Repeat exactly the lines below that lie between the line with "respSend_r <= 1'b0;" and the line with "cmdValid_r <= 1'b0;", counting both of those lines as part of the answer.

[Stored items]
★ ★ ★ ★ ★ ★ ★

==> config.mk <==
export PLATFORM = sky130hd
export DESIGN_NAME = idbc_ctrl
export DESIGN_NICKNAME = d
export VERILOG_FILES = /design/src/hdl/idbc_pkg.sv /design/src/hdl/idbc_ctrl.sv
export SDC_FILE = /design/constraint.sdc
export NUM_CORES = 1
export LEC_CHECK = 0
export BUFFER_PORTS_ARGS = -buffer_cell sky130_fd_sc_hd__buf_2
export CAP_MARGIN = 15
export CORE_MARGIN = 1
export CORE_UTILIZATION = 48
export CTS_BUF_LIST = sky130_fd_sc_hd__clkbuf_16
export DETAILED_ROUTE_END_ITERATION = 8
export PLACE_DENSITY = 0.79
export SYNTH_ARGS = -nofsm -noshare
export SYNTH_HDL_FRONTEND = slang
export SYNTH_SLANG_ARGS = --single-unit
export TNS_END_PERCENT = 10
==> constraint.sdc <==
create_clock -name ref_clk_i -period 2.23 [get_ports ref_clk_i]
set_clock_uncertainty 0.1 [all_clocks]
set_input_delay 0.446 -clock ref_clk_i [delete_from_list [all_inputs] [get_ports ref_clk_i]]
set_output_delay 0.446 -clock ref_clk_i [all_outputs]
set_load 0.02 [all_outputs]
`config.mk`:
```
export PLATFORM = sky130hd
export DESIGN_NAME = rplex_top
export DESIGN_NICKNAME = d
export VERILOG_FILES = /design/src/inc/rplex_pkg.sv /design/src/hdl/rplex_top.sv
export VERILOG_INCLUDE_DIRS = /design/src /design/src/inc
export SDC_FILE = /design/constraint.sdc
export NUM_CORES = 1
export LEC_CHECK = 0
export ABC_AREA = 0
export BUFFER_PORTS_ARGS = -buffer_cell sky130_fd_sc_hd__clkbuf_2
export CORE_MARGIN = 2
export CORE_UTILIZATION = 50
export CTS_BUF_LIST = sky130_fd_sc_hd__clkbuf_4 sky130_fd_sc_hd__clkbuf_8 sky130_fd_sc_hd__clkbuf_16
export DETAILED_ROUTE_END_ITERATION = 10
export HOLD_SLACK_MARGIN = 0.12
export PLACE_DENSITY_LB_ADDON = 0.2
export SYNTH_ARGS = -nofsm -noshare
export SYNTH_HDL_FRONTEND = slang
export SYNTH_SLANG_ARGS = --single-unit
```
`constraint.sdc`:
```
create_clock -name clock -period 11.6 [get_ports clock]
set_clock_uncertainty 0.2 [all_clocks]
set_input_delay 0.58 -clock clock [delete_from_list [all_inputs] [get_ports clock]]
set_output_delay 0.58 -clock clock [all_outputs]
set_load 0.005 [all_outputs]
```
[config.mk]
export PLATFORM = sky130hd
export DESIGN_NAME = lpmc_controller
export DESIGN_NICKNAME = d
export VERILOG_FILES = /design/src/lpmc_pkg.sv /design/src/lpmc_counter.sv /design/src/lpmc_controller.sv
export SDC_FILE = /design/constraint.sdc
export NUM_CORES = 1
export LEC_CHECK = 0
export ABC_AREA = 1
export BUFFER_PORTS_ARGS = -buffer_cell sky130_fd_sc_hd__buf_2
export CORE_ASPECT_RATIO = 1.25
export CORE_UTILIZATION = 45
export CTS_BUF_LIST = sky130_fd_sc_hd__clkbuf_8
export DETAILED_ROUTE_END_ITERATION = 7
export PLACE_DENSITY = 0.79
export REMOVE_ABC_BUFFERS = 1
export SKIP_LAST_GASP = 1
export SYNTH_ARGS = -nofsm -noshare
export SYNTH_HDL_FRONTEND = slang
export SYNTH_SLANG_ARGS = --single-unit
[constraint.sdc]
create_clock -name clk_i -period 2.19 [get_ports clk_i]
set_input_delay 0.1095 -clock clk_i [delete_from_list [all_inputs] [get_ports clk_i]]
set_output_delay 0.1095 -clock clk_i [all_outputs]
set_load 0.03 [all_outputs]
[src/lpmc_pkg.sv]
package lpmc_pkg;
	localparam logic [2:0] LPMC_SEL_CLOCK_STOP = 3'h1;
	localparam logic [2:0] LPMC_SEL_IDLE = 3'h3;
	localparam logic [2:0] LPMC_SEL_POWER_GATED = 3'h5;
	localparam logic [2:0] LPMC_SEL_RESET = 3'h0;

	localparam logic [3:0] LPMC_ADDR_STANDBY_CTRL = 4'h0;
	localparam logic [3:0] LPMC_ADDR_STATUS = 4'h4;
	localparam logic [3:0] LPMC_ADDR_RESET_CAUSE = 4'h8;
	localparam logic [3:0] LPMC_ADDR_WARMUP = 4'hc;

	localparam int LPMC_SEL_LSB = 0;
	localparam int LPMC_HOLD_BIT = 8;

	localparam int LPMC_CLK_MHZ = 250;
	localparam int LPMC_GATE_MIN_NS = 45000;
	localparam int LPMC_GATE_MIN_CYC = (LPMC_GATE_MIN_NS * LPMC_CLK_MHZ + 999) / 1000;
	localparam logic [15:0] LPMC_WARMUP_RESET = 16'h0300;

	localparam logic [7:0] LPMC_CAUSE_PIN = 8'h01;
	localparam logic [7:0] LPMC_CAUSE_UNDERVOLT = 8'h02;
	localparam logic [7:0] LPMC_CAUSE_WATCHDOG = 8'h04;
	localparam logic [7:0] LPMC_CAUSE_GATED_WAKE = 8'h08;

	typedef enum logic [6:0] {
		LPMC_ST_NORMAL = 7'h01,
		LPMC_ST_ENTER = 7'h02,
		LPMC_ST_IDLE = 7'h04,
		LPMC_ST_CLK_STOP = 7'h08,
		LPMC_ST_PWR_GATED = 7'h10,
		LPMC_ST_WARMUP = 7'h20,
		LPMC_ST_RESTORE = 7'h40
	} lpmc_state_t;

	typedef struct packed {
		logic periph_irq;
		logic tick_irq;
		logic watchdog_nmi;
		logic undervoltage_nmi;
		logic wake_pin_irq;
		logic calendar_wake_irq;
		logic watchdog_rst;
		logic undervoltage_rst;
	} lpmc_wake_t;

	typedef struct packed {
		logic core_clk_en;
		logic periph_clk_en;
		logic fast_osc_en;
		logic main_supply_en;
		logic port_hold;
		logic sys_clk_en;
		logic core_reset_req;
	} lpmc_ctrl_t;
endpackage : lpmc_pkg

[src/lpmc_counter.sv]
`timescale 1ns/1ps
module lpmc_counter import lpmc_pkg::*; #(
	parameter int WIDTH = 16
) (
	// Clock and reset
	input wire logic clk_i,
	input wire logic rst_b_i,
	// Control
	input wire logic load_i,
	input wire logic [WIDTH-1:0] value_i,
	// Status
	output logic done_o
);
	initial begin
		if (WIDTH < 2) $error("lpmc_counter: WIDTH too small");
	end

	logic [WIDTH-1:0] count;
	wire logic at_zero = (count == '0);
	wire logic [WIDTH-1:0] next_count = load_i ? value_i : (at_zero ? count : count - 1'b1);

	always_ff @(posedge clk_i or negedge rst_b_i) begin
		if (!rst_b_i) begin
			count <= '0;
		end else begin
			count <= next_count;
		end
	end

	assign done_o = at_zero & ~load_i;
endmodule : lpmc_counter
--- src/core/dih_map.svh ---
`ifndef DIH_MAP_SVH
`define DIH_MAP_SVH

// Command codes, addresses, CRC constants and accepted banks
`define DIH_CMD_INIT 4'h0
`define DIH_CMD_STATUS 4'h1
`define DIH_CMD_IMPL 16'h3e96
`define DIH_GLOBAL_ADDR 4'h0
`define DIH_EDC_ADDR 4'h0
`define DIH_CRC_SEED 4'ha
`define DIH_CRC_POLY 4'h3
`define DIH_BANK_OK 4'h3

// Data field positions
`define DIH_D_OTP_PROGRAM_ENABLE 7
`define DIH_D_BUS_SWITCH_CLOSE 6
`define DIH_D_BNK_HI 5
`define DIH_D_BNK_LO 4
`define DIH_D_ADDRESS_TO_ASSIGN_HI 3

// Software port
`define DIH_REG_CTRL 4'h0
`define DIH_REG_STATUS 4'h1
`define DIH_REG_ADDR 4'h2
`define DIH_CTRL_RST 8'h00
`define DIH_CTRL_ENH_LONG 0
`define DIH_CTRL_ENH_SHORT 1

// Timing
`define DIH_CLK_MHZ 25
`define DIH_TEST_NS 10000
`define DIH_BLANK_NS 50000
`define DIH_TEST_CYC ((`DIH_TEST_NS * `DIH_CLK_MHZ + 999) / 1000)
`define DIH_BLANK_CYC ((`DIH_BLANK_NS * `DIH_CLK_MHZ + 999) / 1000)
`endif

--- src/core/dih_pkg.sv ---
package dih_pkg;
  typedef enum logic [1:0] {
    FMT_STD_LONG,
    FMT_STD_SHORT,
    FMT_ENH_LONG,
    FMT_ENH_SHORT
  } dih_fmt_t;

  typedef enum logic [1:0] {
    ST_IDLE,
    ST_TEST,
    ST_BLANK,
    ST_DONE
  } dih_state_t;
endpackage : dih_pkg

--- src/core/dih_crc4.sv ---
`timescale 1ns/1ns
`include "dih_map.svh"
module dih_crc4 #(
  parameter logic [3:0] SEED = `DIH_CRC_SEED
) (
  // Message, oldest bit at the top
  input wire logic [15:0] bits,
  input wire logic isShort,
  // Result
  output logic [3:0] crc
);
  logic [3:0] c;
  logic fb;

  // Short frames carry no data byte, so only the low eight bits count
  always_comb begin
    c = SEED;
    fb = 1'b0;
    for (int i = 15; i >= 0; i--) begin
      if (!(isShort && i > 7)) begin
        fb = c[3] ^ bits[i];
        c = {c[2:0], 1'b0} ^ (fb ? `DIH_CRC_POLY : 4'h0);
      end
    end
    crc = c;
  end
endmodule : dih_crc4

--- src/core/dih_init_cmd.sv ---
// The implementer's own choices: strobed register access and the register addresses.
`timescale 1ns/1ns
`include "dih_map.svh"
module dih_init_cmd #(
  parameter int unsigned TEST_CYC = `DIH_TEST_CYC,
  parameter int unsigned BLANK_CYC = `DIH_BLANK_CYC
) (
  // Clock and reset
  input wire logic clk,
  input wire logic arst_n,
  // Decoded frame from the link layer
  input wire logic frameValid,
  input dih_pkg::dih_fmt_t frameFormat,
  input wire logic [3:0] frameCmd,
  input wire logic [3:0] frameAddr,
  input wire logic [7:0] frameData,
  input wire logic [3:0] frameCrc,
  // Fuse mirror
  input wire logic [3:0] otpAddr,
  input wire logic otpAddrProgrammed,
  // Downstream node comparator
  input wire logic busShortHigh,
  // Software port
  input wire logic [3:0] regAddr,
  input wire logic [7:0] regWrData,
  input wire logic regWr,
  input wire logic regRd,
  output logic [7:0] regRdData,
  // Initialization results
  output logic busSwitchClose,
  output logic otpProgramEnable,
  output logic [1:0] bankSel,
  output logic busFaultFlag,
  output logic [3:0] devAddr,
  output logic initDone,
  output logic blanking,
  output logic [3:0] otpEdcAddr,
  // Response for the next transfer
  output logic respSend,
  output logic [15:0] respData,
  output logic [3:0] respCrc,
  // Commands passed on
  output logic statusReq,
  output logic cmdValid,
  output logic [3:0] cmdCode,
  output logic [7:0] cmdData
);
  dih_pkg::dih_state_t state_r;
  logic shortSync1_r, shortSync2_r;
  logic loadDone_r;
  logic [15:0] cnt_r;
  logic [7:0] ctrl_r;
  logic switch_r, busSwitchCloseReq_r, otpEn_r, fault_r, initDone_r;
  logic [1:0] bank_r;
  logic [3:0] addr_r, edcAddr_r;
  logic respPending_r, respSend_r;
  logic [15:0] respData_r;
  logic [3:0] respCrc_r;
  logic statusReq_r, cmdValid_r;
  logic [3:0] cmdCode_r;
  logic [7:0] cmdData_r;
  logic [7:0] rdData_r;

  logic isShortFmt, fmtOk, rxOk, addrOk, bankOk, initTake, cmdTake, statusTake;
  logic [3:0] rxCrc, txCrc, addressToAssign;
  logic [1:0] bankField;
  logic testEnd, faultNow;
  logic [15:0] respNext;

  // Comparator is asynchronous to clk
  always_ff @(posedge clk or negedge arst_n) begin
    if (!arst_n) begin
      shortSync1_r <= 1'b0;
      shortSync2_r <= 1'b0;
    end else begin
      shortSync1_r <= busShortHigh;
      shortSync2_r <= shortSync1_r;
    end
  end

  // Frame checks
  assign isShortFmt = (frameFormat == dih_pkg::FMT_STD_SHORT) || (frameFormat == dih_pkg::FMT_ENH_SHORT);
  dih_crc4 #(.SEED(`DIH_CRC_SEED)) uRxCrc (
    .bits({frameData, frameAddr, frameCmd}),
    .isShort(isShortFmt),
    .crc(rxCrc)
  );
  always_comb begin
    unique case (frameFormat)
      dih_pkg::FMT_STD_LONG: fmtOk = 1'b1;
      dih_pkg::FMT_STD_SHORT: fmtOk = 1'b1;
      dih_pkg::FMT_ENH_LONG: fmtOk = ctrl_r[`DIH_CTRL_ENH_LONG];
      dih_pkg::FMT_ENH_SHORT: fmtOk = ctrl_r[`DIH_CTRL_ENH_SHORT];
    endcase
  end

  // Nothing past this point looks at a field of a frame with a bad CRC
  assign rxOk = frameValid && (rxCrc == frameCrc) && fmtOk && loadDone_r;

  assign addressToAssign = frameData[`DIH_D_ADDRESS_TO_ASSIGN_HI:0];
  assign bankField = frameData[`DIH_D_BNK_HI:`DIH_D_BNK_LO];
  assign bankOk = |(4'(`DIH_BANK_OK) & (4'h1 << bankField));

  // Addressing conditions
  assign addrOk = otpAddrProgrammed ? ((frameAddr == otpAddr) && (addressToAssign == otpAddr))
    : (frameAddr == `DIH_GLOBAL_ADDR);

  assign initTake = rxOk && !initDone_r && (frameCmd == `DIH_CMD_INIT)
    && (frameFormat == dih_pkg::FMT_STD_LONG)
    && addrOk && (addressToAssign != `DIH_GLOBAL_ADDR) && bankOk;
  assign cmdTake = rxOk && initDone_r && (frameAddr == addr_r)
    && (frameCmd != `DIH_CMD_INIT) && |(16'(`DIH_CMD_IMPL) & (16'h0001 << frameCmd));
  assign statusTake = cmdTake && (frameCmd == `DIH_CMD_STATUS)
    && (addr_r != `DIH_GLOBAL_ADDR);

  // Address load after reset release, then assignment
  always_ff @(posedge clk or negedge arst_n) begin
    if (!arst_n) begin
      loadDone_r <= 1'b0;
      addr_r <= `DIH_GLOBAL_ADDR;
    end else if (!loadDone_r) begin
      loadDone_r <= 1'b1;
      addr_r <= otpAddrProgrammed ? otpAddr : `DIH_GLOBAL_ADDR;
    end else if (initTake) begin
      addr_r <= addressToAssign;
    end
  end

  // Error detection of the fuse array never follows the run-time address
  always_ff @(posedge clk or negedge arst_n) begin
    if (!arst_n) begin
      edcAddr_r <= `DIH_EDC_ADDR;
    end else begin
      edcAddr_r <= `DIH_EDC_ADDR;
    end
  end

  // Latched settings
  always_ff @(posedge clk or negedge arst_n) begin
    if (!arst_n) begin
      initDone_r <= 1'b0;
      busSwitchCloseReq_r <= 1'b0;
      otpEn_r <= 1'b0;
      bank_r <= 2'h0;
    end else if (initTake) begin
      initDone_r <= 1'b1;
      busSwitchCloseReq_r <= frameData[`DIH_D_BUS_SWITCH_CLOSE];
      otpEn_r <= frameData[`DIH_D_OTP_PROGRAM_ENABLE];
      bank_r <= bankField;
    end
  end

  // Bus test and blanking sequence
  assign testEnd = (state_r == dih_pkg::ST_TEST) && (cnt_r == 16'(TEST_CYC - 1));
  assign faultNow = fault_r | shortSync2_r;

  always_ff @(posedge clk or negedge arst_n) begin
    if (!arst_n) begin
      state_r <= dih_pkg::ST_IDLE;
      cnt_r <= 16'h0000;
    end else begin
      unique case (state_r)
        dih_pkg::ST_IDLE: begin
          cnt_r <= 16'h0000;
          if (initTake) begin
            state_r <= dih_pkg::ST_TEST;
          end
        end
        dih_pkg::ST_TEST: begin
          cnt_r <= cnt_r + 16'h0001;
          if (testEnd) begin
            cnt_r <= 16'h0000;
            state_r <= (busSwitchCloseReq_r && !faultNow) ? dih_pkg::ST_BLANK : dih_pkg::ST_DONE;
          end
        end
        dih_pkg::ST_BLANK: begin
          cnt_r <= cnt_r + 16'h0001;
          if (cnt_r == 16'(BLANK_CYC - 1)) begin
            state_r <= dih_pkg::ST_DONE;
          end
        end
        dih_pkg::ST_DONE: cnt_r <= 16'h0000;
      endcase
    end
  end

  // Fault is sticky over the whole test window; a short glitch still counts
  always_ff @(posedge clk or negedge arst_n) begin
    if (!arst_n) begin
      fault_r <= 1'b0;
    end else if (state_r == dih_pkg::ST_TEST) begin
      fault_r <= faultNow;
    end
  end

  always_ff @(posedge clk or negedge arst_n) begin
    if (!arst_n) begin
      switch_r <= 1'b0;
    end else if (testEnd) begin
      switch_r <= busSwitchCloseReq_r && !faultNow;
    end
  end

  // Response
  assign respNext = {addr_r, 3'b000, faultNow, otpEn_r, busSwitchCloseReq_r, bank_r, addr_r};
  dih_crc4 #(.SEED(`DIH_CRC_SEED)) uTxCrc (
    .bits(respNext),
    .isShort(1'b0),
    .crc(txCrc)
  );

  always_ff @(posedge clk or negedge arst_n) begin
    if (!arst_n) begin
      respData_r <= 16'h0000;
      respCrc_r <= 4'h0;
    end else if (testEnd) begin
      respData_r <= respNext;
      respCrc_r <= txCrc;
    end
  end

  // One attempt, in the transfer that follows
  always_ff @(posedge clk or negedge arst_n) begin
    if (!arst_n) begin
      respPending_r <= 1'b0;
      respSend_r <= 1'b0;
    end else begin
      respSend_r <= frameValid && respPending_r;
      if (testEnd) begin
        respPending_r <= 1'b1;
      end else if (frameValid) begin
        respPending_r <= 1'b0;
      end
    end
  end

  // Accepted commands for the rest of the device; status data is not passed
  always_ff @(posedge clk or negedge arst_n) begin
    if (!arst_n) begin
      cmdValid_r <= 1'b0;
      statusReq_r <= 1'b0;
      cmdCode_r <= 4'h0;
      cmdData_r <= 8'h00;
    end else begin
      cmdValid_r <= cmdTake && (frameCmd != `DIH_CMD_STATUS);
      statusReq_r <= statusTake;
      if (cmdTake) begin
        cmdCode_r <= frameCmd;
        cmdData_r <= (frameCmd == `DIH_CMD_STATUS) ? 8'h00 : frameData;
      end
    end
  end

  // Software port
  always_ff @(posedge clk or negedge arst_n) begin
    if (!arst_n) begin
      ctrl_r <= `DIH_CTRL_RST;
    end else if (regWr && regAddr == `DIH_REG_CTRL) begin
      ctrl_r <= {6'h00, regWrData[1:0]};
    end
  end

  always_ff @(posedge clk or negedge arst_n) begin
    if (!arst_n) begin
      rdData_r <= 8'h00;
    end else if (regRd) begin
      unique case (regAddr)
        `DIH_REG_CTRL: rdData_r <= ctrl_r;
        `DIH_REG_STATUS: rdData_r <= {1'b0, bank_r, otpEn_r, blanking, switch_r, fault_r, initDone_r};
        `DIH_REG_ADDR: rdData_r <= {4'h0, addr_r};
        default: rdData_r <= 8'h00;
      endcase
    end else begin
      rdData_r <= 8'h00;
    end
  end

  // Outputs
  assign regRdData = rdData_r;
  assign busSwitchClose = switch_r;
  assign otpProgramEnable = otpEn_r;
  assign bankSel = bank_r;
  assign busFaultFlag = fault_r;
  assign devAddr = addr_r;
  assign initDone = initDone_r;
  assign blanking = (state_r == dih_pkg::ST_BLANK);
  assign otpEdcAddr = edcAddr_r;
  assign respSend = respSend_r;
  assign respData = respData_r;
  assign respCrc = respCrc_r;
  assign statusReq = statusReq_r;
  assign cmdValid = cmdValid_r;
  assign cmdCode = cmdCode_r;
  assign cmdData = cmdData_r;

  // Checks
  logic [15:0] blankLen_r;
  always_ff @(posedge clk or negedge arst_n) begin
    if (!arst_n) begin
      blankLen_r <= 16'h0000;
    end else begin
      blankLen_r <= blanking ? blankLen_r + 16'h0001 : 16'h0000;
    end
  end
endmodule : dih_init_cmd

--- config.mk ---
export PLATFORM = sky130hd
export DESIGN_NAME = dih_init_cmd
export DESIGN_NICKNAME = d
export VERILOG_FILES = /design/src/core/dih_pkg.sv /design/src/core/dih_crc4.sv /design/src/core/dih_init_cmd.sv
export VERILOG_INCLUDE_DIRS = /design/src /design/src/core
export SDC_FILE = /design/constraint.sdc
export NUM_CORES = 1
export LEC_CHECK = 0
export BUFFER_PORTS_ARGS = -buffer_cell sky130_fd_sc_hd__buf_2
export CELL_PAD_IN_SITES_DETAIL_PLACEMENT = 1
export CELL_PAD_IN_SITES_GLOBAL_PLACEMENT = 1
export CORE_MARGIN = 2
export CORE_UTILIZATION = 40
export DETAILED_ROUTE_END_ITERATION = 8
export PLACE_DENSITY_LB_ADDON = 0.2
export SYNTH_ARGS = -nofsm -noshare
export SYNTH_HDL_FRONTEND = slang
export SYNTH_HIERARCHICAL = 1
export SYNTH_SLANG_ARGS = --single-unit
--- constraint.sdc ---
create_clock -name clk -period 5.5 [get_ports clk]
set_clock_uncertainty 0.1 [all_clocks]
set_input_delay 1.375 -clock clk [delete_from_list [all_inputs] [get_ports clk]]
set_output_delay 1.375 -clock clk [all_outputs]
set_load 0.005 [all_outputs]
==> metrics.cfg <==
[synth]
synthCells = 352
synth_warnings = 6
ys_seq_area_share_pct = 44.6
avgSynthCellArea_um2 = 11.2
synth_area_leader_cell = dfrtp_1
synth_area_leaders = dfrtp_1 45%, mux2_2 9.2%, xnor2_1 8.7%
ys_seq_elements = 70
netlist_area_um2 = 3930
synth_edf_count = 0
synth_cell_types = 49
synth_top_flop_cell = dfrtp_1
asyncSetResetFlopFracSynth_pct = 100
netlist.area_leader.share_pct = 44.6

[power]
p_int_w = 0.000871
sequentialPowerShare_pct = 46.5
power.switching_w = 0.000292
p_leak_nw = 2.35
powerDensity_nw_per_um2 = 249
vdd_drop_max_mv = 0.102
swShare_pct = 25.1
pwr-share-clk_pct = 38.2
power_frac_comb_pct = 15.3
finalPower_w = 0.00116

[clock_tree]
cts.htree.levels = 3
cts-buffers-inserted = 9
cts.sinks = 70
cts_hold_buffers = 0
clk_path_buf_depth = 2
tritoncts = built
clock_latency_ps = 360
post_cts_resized = 0
path_clk_slew_ps = 80
cts_setup_buffers = 0
root_buffer = clkbuf_8

[critical_path]
rr_worst_depth = 7
required_ps = 5640
rrSetupSlack_ps = 2430
crit_path_end = devAddr[3]
path_max_fanout = 10
crit_arrival_ps = 4700
startpoint = frameData[5]
r2r-start = cnt_r[1]
r2r-end = cnt_r[9]
critical_path_class = primary input to flop
startpoint_type = primary input
endpoint_kind = flop

[final_layout]
fin_util_pct = 48.5
diodes = 0
nNetsFinal = 500
n_fill_cell = 1128
synthToLayoutAreaGrowth_pct = 18.9
mostFrequentLayoutCells = 88 x buf_2, 70 x dfrtp_1, 42 x nor2_1
drive_above_1_share_pct = 31.9
final_common_cell = buf_2

[floorplanning]
die-area_um2 = 10600
die_w_um = 103
die_y_um = 103
coreArea_um2 = 9640
floorplan.initialDensity_pct = 40.8
num_io_pins = 103
placement_rows = 36

[sta]
setup_viol = 0
finalMaxSlewViolations = 0
hold_violations = 0
fin_crit_sh_pct = 83.0
rsz0062_at_grt = no
tightest_slew_ps = 1070
slew_headroom_pct = 28.4
setup_tns_ps = 0
max_freq_ghz = 0.219
period_needed_ps = 4560

[grt]
grt_pass1_vias = 3050
busiest_layer = met2
use_met1_pct = 24.3
grt_pass1_wl_um = 15300
gr-usage-all-layers_pct = 19.2
grtUsageMet2_pct = 32.7
globalRouteMet3Util_pct = 3.19
grt_max_degree = 48
grt-ovfl-total = 0
grt_antenna_before_repair = 0

[detailed_routing]
vias_per_cell = 4.94
routed_wl_um = 9520
drt_iter0_markers = 26
drcViolationCount = 0
num_vias = 2888
wl_per_cell_um = 16.3
detail_route.first_pass.iterations = 4
ant_nets = 0

[place]
hpwl_um = 7190
io_buffers = 88
gp_congestion = 0.852

[run]
maxCapViolations = 0

[hold_path]
hold_path_class = flop to flop

[run_status]
outcome = finished clean

-- cells in the mapped netlist, drive strengths merged (2+ instances only) --
library cell and count:
a21oi 6, a22oi 2, nand3 9, nor4 4, ha 7, mux2i 7, nor2 42, xnor3 8
nand2 14, and3 3, xnor2 39, and2 4, nand4 6, conb 2, a22o 3, nor4b 2
clkbuf 2, nor2b 12, o41ai 4, or3 6, or2 2, inv 10, mux2 33, dfrtp 70
xor2 18, buf 17, o21ai 7
-- critical path, cell delays in order --
cell and delay [ps]:
buf_2 130, xnor3_2 450, xnor3_1 340, nor2_1 100, xnor3_1 410, xor2_1 150
a2111oi_0 350, and4_1 280, and4bb_1 540, mux2_2 400, a22o_1 170
-- cell families after synthesis --
kind of cell | Yosys count | synth area share, %
xor+xnor | 65 | 17.3
other cells | 2 | 0.191
fa+ha+maj | 7 | 2.23
buf+inv | 29 | 4.33
mux | 40 | 11.4
compound gates | 27 | 5.12
simple gates | 112 | 14.8
flops | 70 | 44.6
-- metrics by stage --
stage / cells / area (µm²) / setup WS (ps) / hold WS (ps)
2_1_floorplan: 366 / 3980 / 1160 / 231
3_3_place_gp: 570 / 4470 / 573 / 285
3_5_place_dp: 570 / 4470 / 556 / 308
4_1_cts: 585 / 4680 / 921 / 311
5_1_grt: 585 / 4680 / 700 / 310
6_report: 585 / 4680 / 935 / 293
-- state kept, by name (all words and copies together), names as in the netlist, 4 cells and up --
register and flops:
cnt_r 16, cmdCode 4, devAddr 4, respData 9, regRdData 7, cmdData 8, respCrc 4
-- power groups by stage --
stage               registers (W)  logic (W)  clock network (W)
global placement         0.000551   0.000174                  0
floorplan                0.000545   0.000132                  0
CTS                      0.000541   0.000181           0.000455
finish                   0.000540   0.000179           0.000444
detailed placement       0.000551   0.000179                  0
global route             0.000542   0.000200           0.000475
-- per-layer routing --
layer | part of all wire, % | up-vias
met5 | 0 | -
met4 | 1.8 | 0
met3 | 4.0 | 11
met2 | 50 | 68
met1 | 44 | 1444
li1 | - | 1365
-- layout make-up --
class	count	area, µm²	area share [%]
tap	133	166	3.56
inverter	10	37.5	0.803
multi-input combinational	267	2060	44.1
timing repair buffer	90	455	9.74
clock inverter	5	75.1	1.61
sequential	70	1750	37.5
clock buffer	10	128	2.73
-- worst min path at each step --
stage | startpoint | to | slack, ps | cells past startpoint
3_3_place_gp | shortSync1_r | shortSync2_r | 280 | 0
6_report | shortSync1_r | shortSync2_r | 290 | 0
3_5_place_dp | shortSync1_r | shortSync2_r | 310 | 0
5_1_grt | shortSync1_r | shortSync2_r | 310 | 0
2_1_floorplan | shortSync1_r | shortSync2_r | 230 | 0
4_1_cts | shortSync1_r | shortSync2_r | 310 | 0
Power figures use the tool's default switching activity.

★ ★ ★ ★ ★ ★ ★

## Solution to this exercise
      respSend_r <= 1'b0;
    end else begin
      respSend_r <= frameValid && respPending_r;
      if (testEnd) begin
        respPending_r <= 1'b1;
      end else if (frameValid) begin
        respPending_r <= 1'b0;
      end
    end
  end

  // Accepted commands for the rest of the device; status data is not passed
  always_ff @(posedge clk or negedge arst_n) begin
    if (!arst_n) begin
      cmdValid_r <= 1'b0;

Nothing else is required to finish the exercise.